Approve oil spill deal, judge urged
BP and lawyers for businesses and people who lost money in the Gulf oil spill urged a US judge to give final approval to a class-action settlement.
US District Judge Carl Barbier heard arguments from lawyers who negotiated the deal as well as other lawyers who had objected to parts of it.
London-based BP estimates it will pay 7.8 billion dollars (£4.9bn) to resolve claims, but the settlement is not capped and the company could pay out more or less.
Judge Barbier, who did not immediately rule, said the New Orleans hearing was designed to help him determine if the settlement was "fair, reasonable and adequate" and he did not have the authority to rewrite or renegotiate it.
He said he would rule in the coming days but added that some of the objections he heard were "frankly, not made in good faith and bordered on being frivolous".
Judge Barbier gave preliminary approval to the agreement in May. Since then, thousands of people have opted out of the deal to pursue their claims individually.
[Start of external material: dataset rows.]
## src/rtl/core/mlp_pkg.sv

```systemverilog
// Shared types and constants for the perceptron regression block.
package mlp_pkg;

	// Fixed field widths
	localparam int ADDR_W   = 14;
	localparam int WORD_W   = 32;
	localparam int SEL_W    = 3;
	localparam int FEAT_W   = 16;
	localparam int OUT_W    = 22;
	localparam int FEATURES = 6;
	localparam int NONLIN   = 5;

	// Accumulator holds a 256-term sum of floored 65-bit products plus bias
	localparam int ACC_W    = 58;
	// Neuron and term indexes (largest layer is 256 wide)
	localparam int IDX_W    = 8;

	// Output clamp, unsigned Q6.16
	localparam logic [OUT_W-1:0] OUT_MIN = OUT_W'(6554);
	localparam logic [OUT_W-1:0] OUT_MAX = OUT_W'(3276800);

	// Operation of one issued word read
	typedef enum logic [1:0] {
		K_BIAS = 2'd0,
		K_MAC  = 2'd1,
		K_MAC0 = 2'd2,
		K_MEAN = 2'd3
	} kind_t;

	// Source of the multiplier's second operand
	typedef enum logic [1:0] {
		B_FEAT = 2'd0,
		B_BUF  = 2'd1,
		B_DIFF = 2'd2
	} bsrc_t;

	// Destination of a finished neuron
	typedef enum logic [1:0] {
		D_FEAT = 2'd0,
		D_BUF  = 2'd1,
		D_OUT  = 2'd2
	} dst_t;

	// Command from controller to datapath, one per cycle
	typedef struct packed {
		logic             rd;
		logic             zero;
		kind_t            kind;
		bsrc_t            bsrc;
		logic             bbuf;
		logic [IDX_W-1:0] bidx;
		logic             last;
		logic             relu;
		dst_t             dst;
		logic             wbuf;
		logic [IDX_W-1:0] widx;
	} cmd_t;

	// Status back to controller
	typedef struct packed {
		logic out_busy;
	} stat_t;

endpackage

```

## src/rtl/core/mlp_ctrl.sv

```systemverilog
// Controller: sequences standardization, layer reads and drains for one prediction.
module mlp_ctrl #(
	parameter int MODEL_BANKS  = 4,
	parameter int BANK_WORDS   = 4096,
	parameter int HIDDEN_ONE   = 64,
	parameter int HIDDEN_TWO   = 32,
	parameter int HIDDEN_THREE = 16,
	parameter int HIDDEN_FOUR  = 8,
	parameter int MEM_AW       = 14
) (
	input  logic                       clk,
	input  logic                       arst_n,
	input  logic                       start,
	input  logic [mlp_pkg::SEL_W-1:0]  model_select,
	output logic                       ready,
	output mlp_pkg::cmd_t              cmd,
	output logic [MEM_AW-1:0]          rd_addr,
	input  mlp_pkg::stat_t             stat
);

	localparam int OFF_W      = 17;
	localparam int OFF_RSCALE = mlp_pkg::FEATURES;
	localparam int OFF_W1     = OFF_RSCALE + mlp_pkg::FEATURES;
	localparam int OFF_B1     = OFF_W1 + HIDDEN_ONE * mlp_pkg::NONLIN;
	localparam int OFF_W2     = OFF_B1 + HIDDEN_ONE;
	localparam int OFF_B2     = OFF_W2 + HIDDEN_TWO * HIDDEN_ONE;
	localparam int OFF_W3     = OFF_B2 + HIDDEN_TWO;
	localparam int OFF_B3     = OFF_W3 + HIDDEN_THREE * HIDDEN_TWO;
	localparam int OFF_LIN    = OFF_B3 + HIDDEN_THREE;
	localparam int OFF_WO1    = OFF_LIN + 1;
	localparam int OFF_BO1    = OFF_WO1 + HIDDEN_FOUR * (HIDDEN_THREE + 1);
	localparam int OFF_WO2    = OFF_BO1 + HIDDEN_FOUR;
	localparam int OFF_BO2    = OFF_WO2 + HIDDEN_FOUR;
	localparam int DRAIN      = 4;

	typedef enum logic [2:0] {
		S_IDLE, S_MEAN, S_SCALE, S_BIAS, S_MAC, S_LIN, S_DRAIN, S_WAITOUT
	} state_t;

	typedef enum logic [2:0] {
		P_STD, P_L1, P_L2, P_L3, P_LIN, P_L4, P_OUT, P_DONE
	} phase_t;

	state_t                    state_q;
	phase_t                    phase_q, phase_nx;
	logic [mlp_pkg::IDX_W-1:0] n_q, j_q;
	logic [OFF_W-1:0]          wptr_q;
	logic [MEM_AW-1:0]         base_q;
	logic [2:0]                drain_q;
	mlp_pkg::cmd_t             cmd_q, cmd_nx;
	logic [MEM_AW-1:0]         addr_q;

	logic [mlp_pkg::IDX_W-1:0] lay_nin_m1, lay_nout_m1;
	logic [OFF_W-1:0]          lay_woff, lay_boff, off;
	mlp_pkg::bsrc_t            lay_bsrc;
	logic                      lay_bbuf, lay_wbuf, lay_relu;
	mlp_pkg::dst_t             lay_dst;
	logic [2:0]                bank;

	// Per-layer shape, offsets and routing
	always_comb begin
		lay_nin_m1  = mlp_pkg::IDX_W'(mlp_pkg::NONLIN - 1);
		lay_nout_m1 = mlp_pkg::IDX_W'(HIDDEN_ONE - 1);
		lay_woff    = OFF_W'(OFF_W1);
		lay_boff    = OFF_W'(OFF_B1);
		lay_bsrc    = mlp_pkg::B_FEAT;
		lay_bbuf    = 1'b0;
		lay_wbuf    = 1'b0;
		lay_relu    = 1'b1;
		lay_dst     = mlp_pkg::D_BUF;
		phase_nx    = P_DONE;
		case (phase_q)
			P_STD: phase_nx = P_L1;
			P_L1:  phase_nx = P_L2;
			P_L2: begin
				lay_nin_m1  = mlp_pkg::IDX_W'(HIDDEN_ONE - 1);
				lay_nout_m1 = mlp_pkg::IDX_W'(HIDDEN_TWO - 1);
				lay_woff    = OFF_W'(OFF_W2);
				lay_boff    = OFF_W'(OFF_B2);
				lay_bsrc    = mlp_pkg::B_BUF;
				lay_wbuf    = 1'b1;
				phase_nx    = P_L3;
			end
			P_L3: begin
				lay_nin_m1  = mlp_pkg::IDX_W'(HIDDEN_TWO - 1);
				lay_nout_m1 = mlp_pkg::IDX_W'(HIDDEN_THREE - 1);
				lay_woff    = OFF_W'(OFF_W3);
				lay_boff    = OFF_W'(OFF_B3);
				lay_bsrc    = mlp_pkg::B_BUF;
				lay_bbuf    = 1'b1;
				phase_nx    = P_LIN;
			end
			P_LIN: phase_nx = P_L4;
			P_L4: begin
				lay_nin_m1  = mlp_pkg::IDX_W'(HIDDEN_THREE);
				lay_nout_m1 = mlp_pkg::IDX_W'(HIDDEN_FOUR - 1);
				lay_woff    = OFF_W'(OFF_WO1);
				lay_boff    = OFF_W'(OFF_BO1);
				lay_bsrc    = mlp_pkg::B_BUF;
				lay_wbuf    = 1'b1;
				phase_nx    = P_OUT;
			end
			P_OUT: begin
				lay_nin_m1  = mlp_pkg::IDX_W'(HIDDEN_FOUR - 1);
				lay_nout_m1 = '0;
				lay_woff    = OFF_W'(OFF_WO2);
				lay_boff    = OFF_W'(OFF_BO2);
				lay_bsrc    = mlp_pkg::B_BUF;
				lay_bbuf    = 1'b1;
				lay_relu    = 1'b0;
				lay_dst     = mlp_pkg::D_OUT;
				phase_nx    = P_DONE;
			end
			default: phase_nx = P_DONE;
		endcase
	end

	// Word offset read in the current state
	always_comb begin
		case (state_q)
			S_MEAN:  off = OFF_W'(n_q);
			S_SCALE: off = OFF_W'(OFF_RSCALE) + OFF_W'(n_q);
			S_BIAS:  off = lay_boff + OFF_W'(n_q);
			S_MAC:   off = wptr_q;
			S_LIN:   off = OFF_W'(OFF_LIN);
			default: off = '0;
		endcase
		bank = (model_select >= 3'd1 && 32'(model_select) <= MODEL_BANKS)
			? model_select - 3'd1 : 3'd0;
	end

	// Command issued for the current state
	always_comb begin
		cmd_nx      = '0;
		cmd_nx.zero = off >= OFF_W'(BANK_WORDS);
		case (state_q)
			S_MEAN: begin
				cmd_nx.rd   = 1'b1;
				cmd_nx.kind = mlp_pkg::K_MEAN;
				cmd_nx.bidx = n_q;
			end
			S_SCALE: begin
				cmd_nx.rd   = 1'b1;
				cmd_nx.kind = mlp_pkg::K_MAC0;
				cmd_nx.bsrc = mlp_pkg::B_DIFF;
				cmd_nx.last = 1'b1;
				cmd_nx.dst  = mlp_pkg::D_FEAT;
				cmd_nx.widx = n_q;
			end
			S_BIAS: begin
				cmd_nx.rd   = 1'b1;
				cmd_nx.kind = mlp_pkg::K_BIAS;
			end
			S_MAC: begin
				cmd_nx.rd   = 1'b1;
				cmd_nx.kind = mlp_pkg::K_MAC;
				cmd_nx.bsrc = lay_bsrc;
				cmd_nx.bbuf = lay_bbuf;
				cmd_nx.bidx = j_q;
				cmd_nx.last = j_q == lay_nin_m1;
				cmd_nx.relu = lay_relu;
				cmd_nx.dst  = lay_dst;
				cmd_nx.wbuf = lay_wbuf;
				cmd_nx.widx = n_q;
			end
			S_LIN: begin
				// linear term of the last feature, appended after layer three
				cmd_nx.rd   = 1'b1;
				cmd_nx.kind = mlp_pkg::K_MAC0;
				cmd_nx.bsrc = mlp_pkg::B_FEAT;
				cmd_nx.bidx = mlp_pkg::IDX_W'(mlp_pkg::FEATURES - 1);
				cmd_nx.last = 1'b1;
				cmd_nx.dst  = mlp_pkg::D_BUF;
				cmd_nx.widx = mlp_pkg::IDX_W'(HIDDEN_THREE);
			end
			default: cmd_nx.rd = 1'b0;
		endcase
	end

	// State and registered commands
	always_ff @(posedge clk or negedge arst_n) begin
		if (!arst_n) begin
			state_q <= S_IDLE;
			phase_q <= P_STD;
			n_q     <= '0;
			j_q     <= '0;
			wptr_q  <= '0;
			base_q  <= '0;
			drain_q <= '0;
			cmd_q   <= '0;
			addr_q  <= '0;
		end else begin
			cmd_q  <= cmd_nx;
			addr_q <= MEM_AW'(32'(base_q) + 32'(off));
			case (state_q)
				S_IDLE: begin
					if (start) begin
						base_q  <= MEM_AW'(32'(bank) * BANK_WORDS);
						phase_q <= P_STD;
						n_q     <= '0;
						state_q <= S_MEAN;
					end
				end
				S_MEAN: begin
					state_q <= S_SCALE;
				end
				S_SCALE: begin
					if (n_q == mlp_pkg::IDX_W'(mlp_pkg::FEATURES - 1)) begin
						phase_q <= phase_nx;
						drain_q <= '0;
						state_q <= S_DRAIN;
					end else begin
						n_q     <= n_q + 1'b1;
						state_q <= S_MEAN;
					end
				end
				S_BIAS: begin
					j_q     <= '0;
					state_q <= S_MAC;
				end
				S_MAC: begin
					wptr_q <= wptr_q + 1'b1;
					j_q    <= j_q + 1'b1;
					if (j_q == lay_nin_m1) begin
						if (n_q == lay_nout_m1) begin
							phase_q <= phase_nx;
							drain_q <= '0;
							state_q <= S_DRAIN;
						end else begin
							n_q     <= n_q + 1'b1;
							state_q <= S_BIAS;
						end
					end
				end
				S_LIN: begin
					phase_q <= phase_nx;
					drain_q <= '0;
					state_q <= S_DRAIN;
				end
				S_DRAIN: begin
					drain_q <= drain_q + 1'b1;
					if (drain_q == 3'(DRAIN - 1)) begin
						n_q    <= '0;
						wptr_q <= lay_woff;
						case (phase_q)
							P_LIN:   state_q <= S_LIN;
							P_OUT:   state_q <= S_WAITOUT;
							P_DONE:  state_q <= S_IDLE;
							default: state_q <= S_BIAS;
						endcase
					end
				end
				S_WAITOUT: begin
					if (!stat.out_busy)
						state_q <= S_BIAS;
				end
				default: state_q <= S_IDLE;
			endcase
		end
	end

	assign ready   = state_q == S_IDLE;
	assign cmd     = cmd_q;
	assign rd_addr = addr_q;

`ifndef ASSERT_OFF
	a_no_issue_when_ready: assert property (@(posedge clk) disable iff (!arst_n)
		cmd_q.rd |-> !ready) else $error("word read issued while taking items");
	a_out_free: assert property (@(posedge clk) disable iff (!arst_n)
		cmd_q.rd && cmd_q.last && cmd_q.dst == mlp_pkg::D_OUT |-> !stat.out_busy)
		else $error("output neuron issued while result register is full");
	a_mean_then_scale: assert property (@(posedge clk) disable iff (!arst_n)
		cmd_q.rd && cmd_q.kind == mlp_pkg::K_MEAN |=>
		cmd_q.rd && cmd_q.bsrc == mlp_pkg::B_DIFF && cmd_q.last)
		else $error("mean read not followed by its scale read");
`endif

endmodule
```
BP lawyer Rick Godfrey said fewer people opted out than the company had expected.
Jim Roy, a lead plaintiffs' lawyer, said the settlement could resolve more than 100,000 claims. "This settlement provides the class with an opportunity to try to put this behind them and get on with their lives," he said.
BP has agreed to pay 2.3 billion dollars (£1.4bn) for seafood-related claims by commercial fishing vessel owners, captains and deckhands. The amount is nearly five times more than the average industry revenue between 2007 and 2009, Mr Godfrey said.
The agreement also calls for paying medical claims by clean-up workers and others who say they suffered illnesses from exposure to the oil or chemicals used to disperse it. In addition, BP has agreed to spend 105 million dollars (£66m) over five years to set up a Gulf Coast health outreach programme and pay for medical examinations.
The settlement does not resolve separate claims brought by the US government and Gulf Coast states against BP and its partners on the Deepwater Horizon drilling rig. Those involve environmental damage from the nation's worst offshore oil spill. Neither does it resolve claims against Switzerland-based rig owner Transocean and Houston, Texas-based cement contractor Halliburton.